IE 11 is not supported. For an optimal experience visit our site on another browser.

6 girls, including 1-year-old, killed in Tennessee highway car crash

“I beg people to put your children in the proper restraint devices, and I beg everyone driving on the road to think about the outcome of impatience,” a local medical director said.
Get more newsLiveon

Six girls, including a 1-year-old baby, were killed in a car crash on a Tennessee highway early Sunday, officials said.

First responders found a vehicle upside down with extensive damage in Robertson County, about 30 miles north of Nashville, just before 2 a.m. (3 a.m. ET) Sunday, Robertson County Emergency Medical Services said in a news release.

Six girls, ages 1 to 18, were believed to have died after they were ejected from the vehicle, the department said. Their exact ages were not immediately clear.

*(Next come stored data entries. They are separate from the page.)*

## src/rtl/param_instruction_queue_pkg.sv

```systemverilog
// Shared field widths and the decoded-instruction record carried through the queue.
// Address is held at its maximum width; the queue narrows it to ADDR_W at the ports.
package iq_pkg;
  localparam int OPC_W      = 4;
  localparam int REG_W      = 5;
  localparam int SCALE_W    = 2;
  localparam int ADDR_MAX_W = 64;

  typedef struct packed {
    logic [OPC_W-1:0]      MajorOpcode;
    logic [REG_W-1:0]      Source1;
    logic [REG_W-1:0]      Source2;
    logic [SCALE_W-1:0]    OffsetScale;
    logic [REG_W-1:0]      Destination;
    logic [OPC_W-1:0]      MinorOpcode;
    logic                  HasAddress;
    logic [ADDR_MAX_W-1:0] Address;
    logic                  OffsetSub;
  } instr_t;

  localparam instr_t INSTR_ZERO = '0;
endpackage

```

## src/rtl/param_instruction_queue_if.sv

```systemverilog
// Decode-side and issue-side signals of the instruction queue; slave is the queue, master drives it.
// Latency 1 cycle (0 with bypass); upstream holds while stall_out, head holds while stall_in.
interface param_instruction_queue_if import iq_pkg::*; #(
  parameter int DEPTH  = 8,
  parameter int ADDR_W = 48
);
  localparam int CNT_W = $clog2(DEPTH + 1);

  logic               valid_in;
  logic [OPC_W-1:0]   MajorOpcode_in;
  logic [REG_W-1:0]   Source1_in;
  logic [REG_W-1:0]   Source2_in;
  logic [SCALE_W-1:0] OffsetScale_in;
  logic [REG_W-1:0]   Destination_in;
  logic [OPC_W-1:0]   MinorOpcode_in;
  logic               HasAddress_in;
  logic [ADDR_W-1:0]  Address_in;
  logic               OffsetSub_in;
  logic               stall_in;
  logic               flush;

  logic               stall_out;
  logic               valid_out;
  logic [OPC_W-1:0]   MajorOpcode_out;
  logic [REG_W-1:0]   Source1_out;
  logic [REG_W-1:0]   Source2_out;
  logic [SCALE_W-1:0] OffsetScale_out;
  logic [REG_W-1:0]   Destination_out;
  logic [OPC_W-1:0]   MinorOpcode_out;
  logic               HasAddress_out;
  logic [ADDR_W-1:0]  Address_out;
  logic               OffsetSub_out;
  logic [CNT_W-1:0]   count;
  logic               almost_full;

  modport slave (
    input  valid_in, MajorOpcode_in, Source1_in, Source2_in, OffsetScale_in,
           Destination_in, MinorOpcode_in, HasAddress_in, Address_in, OffsetSub_in,
           stall_in, flush,
    output stall_out, valid_out, MajorOpcode_out, Source1_out, Source2_out,
           OffsetScale_out, Destination_out, MinorOpcode_out, HasAddress_out,
           Address_out, OffsetSub_out, count, almost_full
  );

  modport master (
    output valid_in, MajorOpcode_in, Source1_in, Source2_in, OffsetScale_in,
           Destination_in, MinorOpcode_in, HasAddress_in, Address_in, OffsetSub_in,
           stall_in, flush,
    input  stall_out, valid_out, MajorOpcode_out, Source1_out, Source2_out,
           OffsetScale_out, Destination_out, MinorOpcode_out, HasAddress_out,
           Address_out, OffsetSub_out, count, almost_full
  );
endinterface

```

## src/rtl/param_instruction_queue_ptr_ctrl.sv

```systemverilog
// Read/write pointers, occupancy count and full/empty/almost-full decode for the queue.
// Callers must only assert push when not full and pop when not empty; flush wins over both.
module iq_ptr_ctrl #(
  parameter int DEPTH        = 8,
  parameter int AFULL_THRESH = DEPTH - 2
) (
  input  logic                         clk,
  input  logic                         reset,
  input  logic                         push,
  input  logic                         pop,
  input  logic                         flush,
  output logic [$clog2(DEPTH)-1:0]     wr_ptr,
  output logic [$clog2(DEPTH)-1:0]     rd_ptr,
  output logic [$clog2(DEPTH+1)-1:0]   count,
  output logic                         full,
  output logic                         empty,
  output logic                         almost_full
);
  localparam int CNT_W = $clog2(DEPTH + 1);

  always_ff @(posedge clk or posedge reset) begin
    if (reset) begin
      wr_ptr <= '0;
      rd_ptr <= '0;
      count  <= '0;
    end else if (flush) begin
      wr_ptr <= '0;
      rd_ptr <= '0;
      count  <= '0;
    end else begin
      // DEPTH is a power of two, so plain increment wraps correctly.
      if (push) wr_ptr <= wr_ptr + 1'b1;
      if (pop)  rd_ptr <= rd_ptr + 1'b1;
      case ({push, pop})
        2'b10:   count <= count + 1'b1;
        2'b01:   count <= count - 1'b1;
        default: count <= count;
      endcase
    end
  end

  assign full        = (count == CNT_W'(DEPTH));
  assign empty       = (count == '0);
  assign almost_full = (count >= CNT_W'(AFULL_THRESH));
endmodule

```

## src/rtl/param_instruction_queue.sv

```systemverilog
// In-order decode-to-issue instruction queue, 1-cycle enqueue latency; stall_out when full.
// Define IQ_BYPASS_EN to present an arriving instruction combinationally when the queue is empty.
module param_instruction_queue import iq_pkg::*; #(
  parameter int DEPTH        = 8,
  parameter int ADDR_W       = 48,
  parameter int AFULL_THRESH = DEPTH - 2
) (
  input  logic                    clk,
  input  logic                    reset,
  param_instruction_queue_if.slave q
);
  localparam int PTR_W = $clog2(DEPTH);
  localparam int CNT_W = $clog2(DEPTH + 1);

  logic [PTR_W-1:0] wr_ptr;
  logic [PTR_W-1:0] rd_ptr;
  logic [CNT_W-1:0] count;
  logic             full;
  logic             empty;
  logic             almost_full;
  logic             push;
  logic             pop;
  instr_t           in_rec;
  instr_t           head_rec;
  instr_t           mem [DEPTH];

  assign in_rec = '{
    MajorOpcode: q.MajorOpcode_in,
    Source1:     q.Source1_in,
    Source2:     q.Source2_in,
    OffsetScale: q.OffsetScale_in,
    Destination: q.Destination_in,
    MinorOpcode: q.MinorOpcode_in,
    HasAddress:  q.HasAddress_in,
    Address:     ADDR_MAX_W'(q.Address_in),
    OffsetSub:   q.OffsetSub_in
  };

`ifdef IQ_BYPASS_EN
  logic bypass;
  logic bypass_take;

  // An arrival into an empty queue is shown at the head straight away; it
  // only lands in storage if issue stalls it.
  assign bypass      = empty && q.valid_in && !q.flush;
  assign bypass_take = bypass && !q.stall_in;
  assign push        = q.valid_in && !full && !bypass_take;
  assign head_rec    = bypass ? in_rec : (empty ? INSTR_ZERO : mem[rd_ptr]);
  assign q.valid_out = !empty || bypass;
`else
  assign push        = q.valid_in && !full;
  assign head_rec    = empty ? INSTR_ZERO : mem[rd_ptr];
  assign q.valid_out = !empty;
`endif

  assign pop = !empty && !q.stall_in;

  always_ff @(posedge clk) begin
    if (push && !q.flush) mem[wr_ptr] <= in_rec;
  end

  iq_ptr_ctrl #(
    .DEPTH        (DEPTH),
    .AFULL_THRESH (AFULL_THRESH)
  ) u_ptr_ctrl (
    .clk         (clk),
    .reset       (reset),
    .push        (push),
    .pop         (pop),
    .flush       (q.flush),
    .wr_ptr      (wr_ptr),
    .rd_ptr      (rd_ptr),
    .count       (count),
    .full        (full),
    .empty       (empty),
    .almost_full (almost_full)
  );

  assign q.stall_out       = full;
  assign q.count           = count;
  assign q.almost_full     = almost_full;
  assign q.MajorOpcode_out = head_rec.MajorOpcode;
  assign q.Source1_out     = head_rec.Source1;
  assign q.Source2_out     = head_rec.Source2;
  assign q.OffsetScale_out = head_rec.OffsetScale;
  assign q.Destination_out = head_rec.Destination;
  assign q.MinorOpcode_out = head_rec.MinorOpcode;
  assign q.HasAddress_out  = head_rec.HasAddress;
  assign q.Address_out     = ADDR_W'(head_rec.Address);
  assign q.OffsetSub_out   = head_rec.OffsetSub;
endmodule

```

## src/flat_wrapper.sv

```systemverilog
// flat-port wrapper written by rule: the top's interface ports become plain ports
module param_instruction_queue_flat import iq_pkg::*;
#(
  parameter int DEPTH        = 8,
  parameter int ADDR_W       = 48,
  parameter int AFULL_THRESH = DEPTH - 2
)
  (clk, reset, q_valid_in, q_MajorOpcode_in, q_Source1_in, q_Source2_in, q_OffsetScale_in, q_Destination_in, q_MinorOpcode_in, q_HasAddress_in, q_Address_in, q_OffsetSub_in, q_stall_in, q_flush, q_stall_out, q_valid_out, q_MajorOpcode_out, q_Source1_out, q_Source2_out, q_OffsetScale_out, q_Destination_out, q_MinorOpcode_out, q_HasAddress_out, q_Address_out, q_OffsetSub_out, q_count, q_almost_full);
  param_instruction_queue_if #(.DEPTH(DEPTH), .ADDR_W(ADDR_W)) q_i ();
  input  logic clk;
  input  logic reset;
  input wire logic [$bits(q_i.valid_in)-1:0] q_valid_in;
  input wire logic [$bits(q_i.MajorOpcode_in)-1:0] q_MajorOpcode_in;
  input wire logic [$bits(q_i.Source1_in)-1:0] q_Source1_in;
  input wire logic [$bits(q_i.Source2_in)-1:0] q_Source2_in;
  input wire logic [$bits(q_i.OffsetScale_in)-1:0] q_OffsetScale_in;
  input wire logic [$bits(q_i.Destination_in)-1:0] q_Destination_in;
  input wire logic [$bits(q_i.MinorOpcode_in)-1:0] q_MinorOpcode_in;
  input wire logic [$bits(q_i.HasAddress_in)-1:0] q_HasAddress_in;
  input wire logic [$bits(q_i.Address_in)-1:0] q_Address_in;
  input wire logic [$bits(q_i.OffsetSub_in)-1:0] q_OffsetSub_in;
  input wire logic [$bits(q_i.stall_in)-1:0] q_stall_in;
  input wire logic [$bits(q_i.flush)-1:0] q_flush;
  output wire logic [$bits(q_i.stall_out)-1:0] q_stall_out;
  output wire logic [$bits(q_i.valid_out)-1:0] q_valid_out;
  output wire logic [$bits(q_i.MajorOpcode_out)-1:0] q_MajorOpcode_out;
  output wire logic [$bits(q_i.Source1_out)-1:0] q_Source1_out;
  output wire logic [$bits(q_i.Source2_out)-1:0] q_Source2_out;
  output wire logic [$bits(q_i.OffsetScale_out)-1:0] q_OffsetScale_out;
  output wire logic [$bits(q_i.Destination_out)-1:0] q_Destination_out;
  output wire logic [$bits(q_i.MinorOpcode_out)-1:0] q_MinorOpcode_out;
  output wire logic [$bits(q_i.HasAddress_out)-1:0] q_HasAddress_out;
  output wire logic [$bits(q_i.Address_out)-1:0] q_Address_out;
  output wire logic [$bits(q_i.OffsetSub_out)-1:0] q_OffsetSub_out;
  output wire logic [$bits(q_i.count)-1:0] q_count;
  output wire logic [$bits(q_i.almost_full)-1:0] q_almost_full;
  assign q_i.valid_in = q_valid_in;
  assign q_i.MajorOpcode_in = q_MajorOpcode_in;
  assign q_i.Source1_in = q_Source1_in;
  assign q_i.Source2_in = q_Source2_in;
  assign q_i.OffsetScale_in = q_OffsetScale_in;
  assign q_i.Destination_in = q_Destination_in;
  assign q_i.MinorOpcode_in = q_MinorOpcode_in;
  assign q_i.HasAddress_in = q_HasAddress_in;
  assign q_i.Address_in = q_Address_in;
  assign q_i.OffsetSub_in = q_OffsetSub_in;
  assign q_i.stall_in = q_stall_in;
  assign q_i.flush = q_flush;
  assign q_stall_out = q_i.stall_out;
  assign q_valid_out = q_i.valid_out;
  assign q_MajorOpcode_out = q_i.MajorOpcode_out;
  assign q_Source1_out = q_i.Source1_out;
  assign q_Source2_out = q_i.Source2_out;
  assign q_OffsetScale_out = q_i.OffsetScale_out;
  assign q_Destination_out = q_i.Destination_out;
  assign q_MinorOpcode_out = q_i.MinorOpcode_out;
  assign q_HasAddress_out = q_i.HasAddress_out;
  assign q_Address_out = q_i.Address_out;
  assign q_OffsetSub_out = q_i.OffsetSub_out;
  assign q_count = q_i.count;
  assign q_almost_full = q_i.almost_full;
  param_instruction_queue #(.DEPTH(DEPTH), .ADDR_W(ADDR_W), .AFULL_THRESH(AFULL_THRESH)) u_core (.clk(clk), .reset(reset), .q(q_i));
endmodule
```

## config.mk

```make
export PLATFORM = sky130hd
export DESIGN_NAME = param_instruction_queue_flat
export DESIGN_NICKNAME = d
export VERILOG_FILES = /design/src/rtl/param_instruction_queue_pkg.sv /design/src/rtl/param_instruction_queue_if.sv /design/src/rtl/param_instruction_queue_ptr_ctrl.sv /design/src/rtl/param_instruction_queue.sv /design/src/flat_wrapper.sv
export SDC_FILE = /design/constraint.sdc
export NUM_CORES = 1
export LEC_CHECK = 0
export BUFFER_PORTS_ARGS = -buffer_cell sky130_fd_sc_hd__buf_2
export CELL_PAD_IN_SITES_DETAIL_PLACEMENT = 0
export CELL_PAD_IN_SITES_GLOBAL_PLACEMENT = 1
export CORE_UTILIZATION = 57
export DETAILED_ROUTE_END_ITERATION = 10
export PLACE_DENSITY_LB_ADDON = 0.1
export SYNTH_ARGS = -nofsm -noshare
export SYNTH_HDL_FRONTEND = slang
export SYNTH_SLANG_ARGS = --single-unit
```

## constraint.sdc

```tcl
create_clock -name clk -period 19.5 [get_ports clk]
set_input_delay 2.925 -clock clk [delete_from_list [all_inputs] [get_ports clk]]
set_output_delay 2.925 -clock clk [all_outputs]
set_load 0.02 [all_outputs]
```

Word-level counts from Yosys, hierarchy flattened:

Memories as Yosys holds them, arrays and structs flattened.
Cells that the tools add are included.

* latch bits: 0
* memory bits (writable): 600
* logic and storage cells: 32
* memories kept: 1
* output and inout port bits: 82
* bits in read-only memories: 0
* input bits: 80
* register bits: 10

Memories
* u_core.mem: depth 8, width 75, rd ports 1, clocked after Yosys merged registers in 0, write ports 1, RTL line param_instruction_queue.sv:25 `instr_t mem [DEPTH];`

* multiply operators: 0
* shift-type cells: 0
* multiplexer cells: 9
* equal/unequal tests: 3
* $lt $le $gt $ge: 1
* add/sub/neg operators: 4
* reduce and logical (&&, ||, !) cells: 11
* divide/modulo/power cells: 0
* bitwise gates (word level): 0

Operator list (number)
* $mux 91: 1
* $mux 3: 4
* $pmux 4 s2: 1
* $add 3x1->3 const B: 2
* $add 4x1->4 const B: 1
* $eq 4x4->1 const B: 1
* $ge 4x3->1 const B: 1
* $logic_not 1->1: 4
* $logic_not 4->1: 1
* $mux 4: 1
* $reduce_bool 2->1: 2
* $sub 4x1->4 const B: 1
* $logic_and 1x1->1: 3
* $reduce_bool 3->1: 1
* $eq 2x1->1 const B: 1
* $eq 2x2->1 const B: 1
* $mux 1: 2

Longest topological paths before layout:

* depth after elaboration: 6
* gate-level depth with buffers: 9
* depth with buffers taken out: 8

Hierarchy:

From an unflattened synthesis, not the netlist that was laid out.

* cell total of the unflattened synthesis: 1032
* area, all modules: 23428.7 um2

Modules (own cells, without submodules)
* param_instruction_queue: cells each 969, instances 1, area each 22811.9 um2, seq. area each 18017.3 um2
* iq_ptr_ctrl: cells each 63, instances 1, area each 616.8 um2, seq. area each 250.2 um2

Worst setup path before layout:

OpenSTA, ideal clock, no wires.

* kind: in2reg
* from: in q_valid_in
* to: mem u_core.mem[0][0] (netlist name), enable pin
* data required time: 18900 ps
* path slack: 10266 ps
* path buffers: 1
* setup time: 600 ps
* data arrival time: 8634 ps
* stages: 4
* cell sequence: buf_2 -> nand2_2 -> or3_1 -> nor3_1

* word-level cells in the longest chain between the ends: 4

RTL lines
* start, declared: RTL line flat_wrapper.sv:12 `input wire logic [$bits(q_i.valid_in)-1:0] q_valid_in;`
* $logic_and 1x1->1: RTL line param_instruction_queue.sv:51 `assign push = q.valid_in && !full;`
* $logic_and 1x1->1: RTL line param_instruction_queue.sv:59 `if (push && !q.flush) mem[wr_ptr] <= in_rec;`
* $mux 1: RTL line param_instruction_queue.sv:59
* $mux 1 (not written as such): RTL line param_instruction_queue.sv:59
* end, declared: RTL line param_instruction_queue.sv:25

Every way passes these cells.

Final worst setup path:

* from: reg u_core.u_ptr_ctrl.rd_ptr[0]
* to: out q_Address_out[7]

* word-level cells in the longest chain between the ends: 2

RTL lines
* start, declared: RTL line param_instruction_queue_ptr_ctrl.sv:13 `output logic [$clog2(DEPTH)-1:0] rd_ptr,`
* start signal, assigned: RTL line param_instruction_queue_ptr_ctrl.sv:33 `if (pop) rd_ptr <= rd_ptr + 1'b1;`
* $mem_v2 8x75
* $mux 91: RTL line param_instruction_queue.sv:52 `assign head_rec = empty ? INSTR_ZERO : mem[rd_ptr];`
* end, declared: RTL line flat_wrapper.sv:33 `output wire logic [$bits(q_i.Address_out)-1:0] q_Address_out;`

Every way passes these cells.

==> reports/metrics.yaml <==
placement:
  hpwl_um: 23800
  gp_congestion: 0.704
  portBuffers: 161
  dpl_cell_area_sq_mm: 0.0249
yosys:
  synth-seq-area-share_pct: 77.7
  synth_warnings: 0
  synthFlopType: "edfxtp_1"
  syn_nets: 1125
  syn_inst: 1041
  ys_ff_latch: 610
  synthArstFlopShare_pct: 1.64
  yosysUniqueCellTypes: 41
  netlist_area_sq_mm: 0.0235
  avgSynthCellArea_sq_um: 22.6
  synth-edff-count: 600
  synth_top_area_cell: "edfxtp_1"
  netlist.area_leader.share_pct: 76.6
  synthTopCellsByArea: "edfxtp_1 (77%), mux4_2 (14%), mux2i_1 (3.2%), nor2_1 (1.4%), dfrtp_1 (1.1%)"
job:
  drv_cap: 0
floorplanning:
  fp.dieW_um: 205
  core_area_sq_mm: 0.0407
  fp-row-count: 74
  die_area_sq_mm: 0.0421
  start_util_pct: 57.7
  ioPinCount: 162
  die_y_um: 205
timing:
  drv_slew: 0
  period_minus_slack_ns: 6.89
  max_clock_freq_ghz: 0.145
  fin_worst_skew_ns: 0.0106
  finalHoldViolCount: 0
  worst_pin_slew_ns: 1.21
  rsz0062_at_grt: "no"
  setup_tns_ns: 0
  max-slew-margin-rel_pct: 18.8
  holdWs_ns: 0.613
  min_period_over_period_pct: 35.3
  setup_viol: 0
routing:
  vias: 10800
  first_iter_violations: 756
  detail_route.wl_per_cell_um: 24.9
  drt_first_pass_iters: 5
  ant_nets: 0
  finalWirelength_um: 44900
  drc: 0
  viasPerCell: 5.96
power:
  p_total_mw: 3.11
  power.density_mw_per_mm2: 116
  power.leakage_nw: 8.53
  peakVddDrop_v: 0.0000784
clock_network:
  cts_sinks: 610
  cts-root-buf: "clkbuf_16"
  clockBufferDepth: 3
  clk_latency_ns: 0.60
  cts_resized: 0
  postCtsSetupBuffers: 0
  cts_buffers: 60
  path_clk_slew_ns: 0.06
  ctsHtreeMaxLevel: 2
  hold_buffers: 0
  cts_tree: "done"
worst_setup_path:
  crit_path_max_fanout: 47
  worstPathRequired_ns: 16.57
  critPathKind: "flop to output pin"
  critPathMostFrequentCell: "buf_4"
  setup.worst_path.end_class: "output pin"
  worst-path-buf-inv: 3
  path_cells: "buf_4, buf_4, mux4_2, mux2i_1, nor2_1, buf_2"
  critical-path-max-stage-delay_ns: 0.78
  start_kind: "flop"
  cp.arrival_ns: 3.96
  cp_top_family: "buffers and inverters"
  cpMaxStageDelayCell: "buf_4"
grt:
  grt_pass1_vias: 11100
  grt_pass1_wl_um: 67600
  grt_usage_pct: 22.2
  grt_start_max_net_pins: 66
  grt-ovfl-total: 0
  antenna_found_initial: 8
status:
  outcome: "complete, no violations"
final_layout:
  final_cell_area_sq_mm: 0.0267
  drive_gt1_share_pct: 33.9
  seq_area_sq_mm: 0.0183
  multi_input_area_sq_mm: 0.00496
  syn_to_final_growth_pct: 13.5
  fillCellCount: 2714
  nNetsFinal: 1313
hold_path:
  hold_path_class: "flop to flop"
==> cell usage after synthesis (all sizes together), types with 2 or more instances <==
cell / count
xor2: 3
mux4: 150
nor3: 4
a21oi: 6
edfxtp: 600
or3: 2
xnor2: 2
dfrtp: 10
nor3b: 2
nand4bb: 2
nor2: 88
nand2b: 4
clkbuf: 17
nand3: 2
and2: 2
mux2i: 76
nand2: 10
buf: 39
o21ai: 4
ha: 4
inv: 3
==> power by group <==
part	leakage [nW]	switching, mW	internal, mW	total, mW
Combinational	2.08	0.316	0.229	0.546
Sequential	5.55	0.0221	1.47	1.49
Clock	0.894	0.454	0.617	1.07
Total	8.53	0.792	2.32	3.11
==> placed cells by master (no fill, tap or decap), types with 4 or more instances in the layout <==
master and n:
clkbuf_1 8, buf_2 161, nand2_1 9, nor2_1 82, nor2_4 6, ha_1 4, clkinv_1 16, nand2b_1 4
clkbuf_16 61, bufinv_16 4, edfxtp_1 600, mux2i_1 76, clkinv_2 10, buf_4 21, a21oi_1 6, dfrtp_1 7
mux4_2 150
==> per-stage QoR <==
step                worst slack (ns)  util (%)  cells
finish                         12.61      65.5   1803
detailed placement             13.09      61.1   1699
global route                   12.25      65.5   1802
CTS                            12.43      65.5   1801
global placement               13.10      61.1   1699
floorplan                      10.27         -   1041
==> routing by layer <==
layer | routed length (um) | global-route usage, % | part of all wire (%)
met3 | 2480 | 4.36 | 5.5
met1 | 19500 | 31.8 | 44
met4 | 974 | 6.88 | 2.2
met2 | 21800 | 35.1 | 49
met5 | 77 | 0 | 0.17
==> cell families (layout without fill, tap and decap cells) <==
family,count (synthesis),after routing,synth area share [%]
AO/OA/AOI/OAI,16,16,0.463
adder cells (fa/ha/maj),4,4,0.213
buffers and inverters,59,287,1.46
multiplexers,226,226,17.6
flip-flops,610,610,77.7
AND/OR/NAND/NOR,121,121,2.37
XOR/XNOR,5,5,0.218
other,0,2,0
==> flip-flops by register name, indices dropped and copies added (netlist names) <==
| name | flops |
|---|---|
| u_core.u_ptr_ctrl.wr_ptr | 3 |
| u_core.u_ptr_ctrl.count | 4 |
| u_core.mem | 600 |
| u_core.u_ptr_ctrl.rd_ptr | 3 |
==> layout make-up <==
class,count,share of cell area [%]
Timing Repair Buffer,182,3.61
Antenna cell,2,0.0187
Multi-Input combinational cell,372,18.6
Inverter,3,0.0422
Tap cell,532,2.49
Sequential cell,610,68.5
Clock inverter,33,0.961
Clock buffer,69,5.83
==> path summary, 6_finish.rpt <==
path	cells after the start	endpoint	slack (ns)	startpoint
max in group asynchronous	2	u_core.u_ptr_ctrl.rd_ptr[2]$_DFFE_PP0P_	16.88	reset
min reg2reg	2	u_core.u_ptr_ctrl.wr_ptr[0]$_DFFE_PP0P_	0.61	u_core.u_ptr_ctrl.wr_ptr[0]$_DFFE_PP0P_
max	6	q_Address_out[7]	12.61	u_core.u_ptr_ctrl.rd_ptr[0]$_DFFE_PP0P_
min	2	u_core.u_ptr_ctrl.wr_ptr[0]$_DFFE_PP0P_	0.61	u_core.u_ptr_ctrl.wr_ptr[0]$_DFFE_PP0P_
min in group asynchronous	2	u_core.u_ptr_ctrl.count[3]$_DFFE_PP0P_	2.30	reset
max reg2reg	9	u_core.u_ptr_ctrl.count[3]$_DFFE_PP0P_	15.29	u_core.u_ptr_ctrl.count[1]$_DFFE_PP0P_
==> worst min-delay path, cell delays in order, from the launching register on <==
cell and delay, ns:
dfrtp_1 0.41, xor2_1 0.09, nor2_1 0.08
Note: power is estimated with default switching activity, not from simulation.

Two adults were also injured, one of them a woman who was critically hurt after appearing to have also been thrown from the vehicle, the department said. The woman was flown by air ambulance to the Vanderbilt University Medical Center in Nashville. A man who said he had been in the vehicle also suffered minor injuries and was taken to TriStar Skyline Trauma Center in Nashville.

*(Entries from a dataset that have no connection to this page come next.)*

`config.mk`:
```
export PLATFORM = sky130hd
export DESIGN_NAME = cache_req_if
export DESIGN_NICKNAME = d
export VERILOG_FILES = /design/src/rtl/ctrl_types_pkg.sv /design/src/rtl/if_timeout_ctr.sv /design/src/rtl/cache_req_if.sv
export SDC_FILE = /design/constraint.sdc
export NUM_CORES = 1
export LEC_CHECK = 0
export ABC_CLOCK_PERIOD_IN_PS = 3200
export CAP_MARGIN = 20
export CORE_ASPECT_RATIO = 1.4
export CORE_MARGIN = 4
export CORE_UTILIZATION = 39
export CTS_CLUSTER_DIAMETER = 80
export DETAILED_ROUTE_END_ITERATION = 8
export GPL_ROUTABILITY_DRIVEN = 0
export HOLD_SLACK_MARGIN = 0.06
export PLACE_DENSITY = 0.77
export SLEW_MARGIN = 20
export SYNTH_ARGS = -nofsm -noshare
export SYNTH_HDL_FRONTEND = slang
export SYNTH_SLANG_ARGS = --single-unit
export TNS_END_PERCENT = 10
```
`constraint.sdc`:
```
create_clock -name clk -period 3.2 [get_ports clk]
set_input_delay 0.64 -clock clk [delete_from_list [all_inputs] [get_ports clk]]
set_output_delay 0.64 -clock clk [all_outputs]
set_load 0.05 [all_outputs]
```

The victims were not immediately identified, and it was not clear whether they were related.

A second vehicle was found near the damaged car. The driver did not appear to be injured, the emergency medical services department said.

Four Advanced Life Support ambulances and an air ambulance responded, it said.

The cause of the crash was not immediately clear early Monday. The Tennessee Highway Patrol is investigating.

Noting the “incredible difficulty of this scene,” authorities said interdepartmental critical incident stress management teams were helping those who responded to the crash, with further counseling services to be provided.

“These are things sometimes I don’t believe people are necessarily meant to see as human beings,” Robertson County Emergency Medical Services Director/Chief Brent Dyer said, NBC affiliate WSMV of Nashville reported.

Dyer said he was heartbroken that children had died. “It’s one of the hardest things we’ll ever do, as anybody in emergency services, is to realize that you can’t do something for a child,” he said.

It is still unclear whether the victims were wearing seat belts or were properly restrained. Dyer implored drivers to ensure children are safely secured in vehicles.

“I beg people to put your children in the proper restraint devices, and I beg everyone driving on the road to think about the outcome of impatience and the outcome of intolerance,” he said.